Moments of Inertia, almost got it

[sisigsarap]

The problem is:

Three identical thin rods, each of length L and mass m, are welded perpendicular to one another. The assembly is rotated about an axis that passes through the end of one rod and is parallel to another. Determine the moment of intertia of this structure.

Ok what I know is that the rod which is connected to the axis of rotation has inertia of I = 1/3ML^2
And I know that the rod which is parallel to the axis has inertia of I = ML^2

So far I have (1/3ML^2) + (ML^2) and I just need one other moment of intertia which I am having difficulty finding.

I believe I need to apply the parallel-axis theorem, but I don't understand why.

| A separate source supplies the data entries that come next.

$ cat config.mk
export PLATFORM = sky130hd
export DESIGN_NAME = tcl_resolver
export DESIGN_NICKNAME = d
export VERILOG_FILES = /design/src/rtl/tcl_pkg.sv /design/src/rtl/tcl_len_resolve.sv /design/src/rtl/tcl_phase_drv.sv /design/src/rtl/tcl_halt_trk.sv /design/src/rtl/tcl_resolver.sv
export SDC_FILE = /design/constraint.sdc
export NUM_CORES = 1
export LEC_CHECK = 0
export BUFFER_PORTS_ARGS = -buffer_cell sky130_fd_sc_hd__clkbuf_2
export CORE_MARGIN = 8
export CORE_UTILIZATION = 40
export CTS_CLUSTER_DIAMETER = 50
export DETAILED_ROUTE_END_ITERATION = 6
export PLACE_DENSITY_LB_ADDON = 0.15
export SYNTH_ARGS = -nofsm -noshare
export SYNTH_HDL_FRONTEND = slang
export SYNTH_SLANG_ARGS = --single-unit
export TNS_END_PERCENT = 1
$ cat constraint.sdc
create_clock -name clk -period 1.75 [get_ports clk]
set_input_delay 0.2625 -clock clk [delete_from_list [all_inputs] [get_ports clk]]
set_output_delay 0.2625 -clock clk [all_outputs]
set_load 0.1 [all_outputs]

If someone could please explain why you would use this theorem it would be very helpful! Thanks!

 

[Tide]

Can you elaborate? There are MANY ways to join three rods at right angles to each other. Are they joined at their midpoints, ends, something in between or other permutations?

 

[sisigsarap]

The three rods are joined at their midpoints.

 

[Will]

The problem is:

Three identical thin rods, each of length L and mass m, are welded perpendicular to one another. The assembly is rotated about an axis that passes through the end of one rod and is parallel to another. Determine the moment of intertia of this structure.

Thanks!

do you mean the assembly looks some what like an xyz coordinate system with all of the centers of mass(midpoints) at the origin and rotating about one of the axes? If that's the case I don't think that the parallel axis theorem applies.

 

[sisigsarap]

Yes the assembly looks some what like an xyz coordinate system with all of the centers of mass (midpoints) at the center.